GOAL OF THE EXERCISE.
Copy each line below without leaving any out.

══════

File: src/rtl/mod_counter_if.sv
`timescale 1ns/1ps
// -----------------------------------------------------------------------------
// mod_counter_if
// Bundles the control, data and status signals of mod_counter.
//   master : drives EN, Clear, LoadMod, Load, Din, Start, OneShot, Up;
//            observes Q, Cout, Busy, Done.
//   slave  : the counter itself (mirror image of master).
// N must match the N parameter of the mod_counter instance it is bound to.
// -----------------------------------------------------------------------------
interface mod_counter_if #(
    parameter int N = 26
);
    logic         EN;
    logic         Clear;
    logic         LoadMod;
    logic         Load;
    logic [N-1:0] Din;
    logic         Start;
    logic         OneShot;
    logic         Up;
    logic [N-1:0] Q;
    logic         Cout;
    logic         Busy;
    logic         Done;

    modport master (
        output EN, Clear, LoadMod, Load, Din, Start, OneShot, Up,
        input  Q, Cout, Busy, Done
    );

    modport slave (
        input  EN, Clear, LoadMod, Load, Din, Start, OneShot, Up,
        output Q, Cout, Busy, Done
    );
endinterface

File: src/rtl/mod_counter.sv
`timescale 1ns/1ps
// -----------------------------------------------------------------------------
// mod_counter
// Programmable-modulus counter with preset load, free-run / one-shot modes,
// a start/done handshake and a one-cycle terminal-count pulse.
//
// Optional feature macro: MOD_COUNTER_UPDOWN_EN
//   defined   : bus.Up selects up (1) or down (0) counting.
//   undefined : always counts up; no down-count logic is built.
//
// Ports:
//   Clock    - rising-edge clock
//   Reset_n  - asynchronous active-low reset
//   bus      - mod_counter_if.slave:
//                EN       count enable (qualifies steps and terminal events)
//                Clear    synchronous clear, highest priority
//                LoadMod  load modulus M from Din (Din=0 ignored), zeroes Q
//                Load     preset Q from Din, saturated to M-1
//                Din      data for Load / LoadMod
//                Start    start / restart request
//                OneShot  mode latched on Start: 1 one-shot, 0 free-run
//                Up       direction (only with MOD_COUNTER_UPDOWN_EN)
//                Q        registered count, range 0..M-1
//                Cout     registered one-cycle terminal-count pulse
//                Busy     high in RUN
//                Done     high in DONE
// -----------------------------------------------------------------------------
module mod_counter #(
    parameter int N           = 26,
    parameter int DEFAULT_MOD = 50000000
) (
    input  logic          Clock,
    input  logic          Reset_n,
    mod_counter_if.slave  bus
);

    // State encoding chosen so Busy and Done are direct register bits.
    localparam logic [1:0] IDLE = 2'b00;
    localparam logic [1:0] RUN  = 2'b01;
    localparam logic [1:0] DONE = 2'b10;

    localparam logic [N-1:0] L_DEFAULT_MOD = N'(DEFAULT_MOD);
    localparam logic [N-1:0] L_ONE         = N'(1);
    localparam logic [N-1:0] L_ZERO        = '0;

    logic [1:0]   r_state;
    logic         r_mode;      // 1 = one-shot, 0 = free-run
    logic [N-1:0] r_q;
    logic [N-1:0] r_m;
    logic         r_cout;

    logic [N-1:0] w_m_minus1;
    logic [N-1:0] w_load_q;
    logic [N-1:0] w_next_q;    // non-terminal step value
    logic [N-1:0] w_wrap_q;    // value after a terminal step, also the start value
    logic         w_term;

    assign w_m_minus1 = r_m - L_ONE;
    assign w_load_q   = (bus.Din >= r_m) ? w_m_minus1 : bus.Din;

`ifdef MOD_COUNTER_UPDOWN_EN
    logic w_up;
    assign w_up     = bus.Up;
    assign w_term   = w_up ? (r_q == w_m_minus1) : (r_q == L_ZERO);
    assign w_next_q = w_up ? (r_q + L_ONE) : (r_q - L_ONE);
    assign w_wrap_q = w_up ? L_ZERO : w_m_minus1;
`else
    logic w_unused_up;
    assign w_unused_up = bus.Up;
    assign w_term      = (r_q == w_m_minus1);
    assign w_next_q    = r_q + L_ONE;
    assign w_wrap_q    = L_ZERO;
`endif

    always_ff @(posedge Clock or negedge Reset_n) begin
        if (!Reset_n) begin
            r_state <= IDLE;
            r_mode  <= 1'b0;
            r_q     <= L_ZERO;
            r_m     <= L_DEFAULT_MOD;
            r_cout  <= 1'b0;
        end else begin
            // Cout is a pulse: it is only set on the terminal-step branch.
            r_cout <= 1'b0;
            if (bus.Clear) begin
                r_state <= IDLE;
                r_mode  <= 1'b0;
                r_q     <= L_ZERO;
            end else if (bus.LoadMod) begin
                // A zero modulus would be meaningless, so the write is dropped.
                if (bus.Din != L_ZERO) begin
                    r_m <= bus.Din;
                    r_q <= L_ZERO;
                end
            end else if (bus.Load) begin
                r_q <= w_load_q;
            end else if (bus.Start) begin
                r_state <= RUN;
                r_mode  <= bus.OneShot;
                r_q     <= w_wrap_q;
            end else if ((r_state == RUN) && bus.EN) begin
                if (w_term) begin
                    r_cout <= 1'b1;
                    if (r_mode) begin
                        // One-shot: Q keeps the terminal value.
                        r_state <= DONE;
                    end else begin
                        r_q <= w_wrap_q;
                    end
                end else begin
                    r_q <= w_next_q;
                end
            end
        end
    end

    assign bus.Q    = r_q;
    assign bus.Cout = r_cout;
    assign bus.Busy = r_state[0];
    assign bus.Done = r_state[1];

endmodule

══════

REPLY.
File: src/rtl/mod_counter_if.sv
`timescale 1ns/1ps
// -----------------------------------------------------------------------------
// mod_counter_if
// Bundles the control, data and status signals of mod_counter.
//   master : drives EN, Clear, LoadMod, Load, Din, Start, OneShot, Up;
//            observes Q, Cout, Busy, Done.
//   slave  : the counter itself (mirror image of master).
// N must match the N parameter of the mod_counter instance it is bound to.
// -----------------------------------------------------------------------------
interface mod_counter_if #(
    parameter int N = 26
);
    logic         EN;
    logic         Clear;
    logic         LoadMod;
    logic         Load;
    logic [N-1:0] Din;
    logic         Start;
    logic         OneShot;
    logic         Up;
    logic [N-1:0] Q;
    logic         Cout;
    logic         Busy;
    logic         Done;

    modport master (
        output EN, Clear, LoadMod, Load, Din, Start, OneShot, Up,
        input  Q, Cout, Busy, Done
    );

    modport slave (
        input  EN, Clear, LoadMod, Load, Din, Start, OneShot, Up,
        output Q, Cout, Busy, Done
    );
endinterface

File: src/rtl/mod_counter.sv
`timescale 1ns/1ps
// -----------------------------------------------------------------------------
// mod_counter
// Programmable-modulus counter with preset load, free-run / one-shot modes,
// a start/done handshake and a one-cycle terminal-count pulse.
//
// Optional feature macro: MOD_COUNTER_UPDOWN_EN
//   defined   : bus.Up selects up (1) or down (0) counting.
//   undefined : always counts up; no down-count logic is built.
//
// Ports:
//   Clock    - rising-edge clock
//   Reset_n  - asynchronous active-low reset
//   bus      - mod_counter_if.slave:
//                EN       count enable (qualifies steps and terminal events)
//                Clear    synchronous clear, highest priority
//                LoadMod  load modulus M from Din (Din=0 ignored), zeroes Q
//                Load     preset Q from Din, saturated to M-1
//                Din      data for Load / LoadMod
//                Start    start / restart request
//                OneShot  mode latched on Start: 1 one-shot, 0 free-run
//                Up       direction (only with MOD_COUNTER_UPDOWN_EN)
//                Q        registered count, range 0..M-1
//                Cout     registered one-cycle terminal-count pulse
//                Busy     high in RUN
//                Done     high in DONE
// -----------------------------------------------------------------------------
module mod_counter #(
    parameter int N           = 26,
    parameter int DEFAULT_MOD = 50000000
) (
    input  logic          Clock,
    input  logic          Reset_n,
    mod_counter_if.slave  bus
);

    // State encoding chosen so Busy and Done are direct register bits.
    localparam logic [1:0] IDLE = 2'b00;
    localparam logic [1:0] RUN  = 2'b01;
    localparam logic [1:0] DONE = 2'b10;

    localparam logic [N-1:0] L_DEFAULT_MOD = N'(DEFAULT_MOD);
    localparam logic [N-1:0] L_ONE         = N'(1);
    localparam logic [N-1:0] L_ZERO        = '0;

    logic [1:0]   r_state;
    logic         r_mode;      // 1 = one-shot, 0 = free-run
    logic [N-1:0] r_q;
    logic [N-1:0] r_m;
    logic         r_cout;

    logic [N-1:0] w_m_minus1;
    logic [N-1:0] w_load_q;
    logic [N-1:0] w_next_q;    // non-terminal step value
    logic [N-1:0] w_wrap_q;    // value after a terminal step, also the start value
    logic         w_term;

    assign w_m_minus1 = r_m - L_ONE;
    assign w_load_q   = (bus.Din >= r_m) ? w_m_minus1 : bus.Din;

`ifdef MOD_COUNTER_UPDOWN_EN
    logic w_up;
    assign w_up     = bus.Up;
    assign w_term   = w_up ? (r_q == w_m_minus1) : (r_q == L_ZERO);
    assign w_next_q = w_up ? (r_q + L_ONE) : (r_q - L_ONE);
    assign w_wrap_q = w_up ? L_ZERO : w_m_minus1;
`else
    logic w_unused_up;
    assign w_unused_up = bus.Up;
    assign w_term      = (r_q == w_m_minus1);
    assign w_next_q    = r_q + L_ONE;
    assign w_wrap_q    = L_ZERO;
`endif

    always_ff @(posedge Clock or negedge Reset_n) begin
        if (!Reset_n) begin
            r_state <= IDLE;
            r_mode  <= 1'b0;
            r_q     <= L_ZERO;
            r_m     <= L_DEFAULT_MOD;
            r_cout  <= 1'b0;
        end else begin
            // Cout is a pulse: it is only set on the terminal-step branch.
            r_cout <= 1'b0;
            if (bus.Clear) begin
                r_state <= IDLE;
                r_mode  <= 1'b0;
                r_q     <= L_ZERO;
            end else if (bus.LoadMod) begin
                // A zero modulus would be meaningless, so the write is dropped.
                if (bus.Din != L_ZERO) begin
                    r_m <= bus.Din;
                    r_q <= L_ZERO;
                end
            end else if (bus.Load) begin
                r_q <= w_load_q;
            end else if (bus.Start) begin
                r_state <= RUN;
                r_mode  <= bus.OneShot;
                r_q     <= w_wrap_q;
            end else if ((r_state == RUN) && bus.EN) begin
                if (w_term) begin
                    r_cout <= 1'b1;
                    if (r_mode) begin
                        // One-shot: Q keeps the terminal value.
                        r_state <= DONE;
                    end else begin
                        r_q <= w_wrap_q;
                    end
                end else begin
                    r_q <= w_next_q;
                end
            end
        end
    end

    assign bus.Q    = r_q;
    assign bus.Cout = r_cout;
    assign bus.Busy = r_state[0];
    assign bus.Done = r_state[1];

endmodule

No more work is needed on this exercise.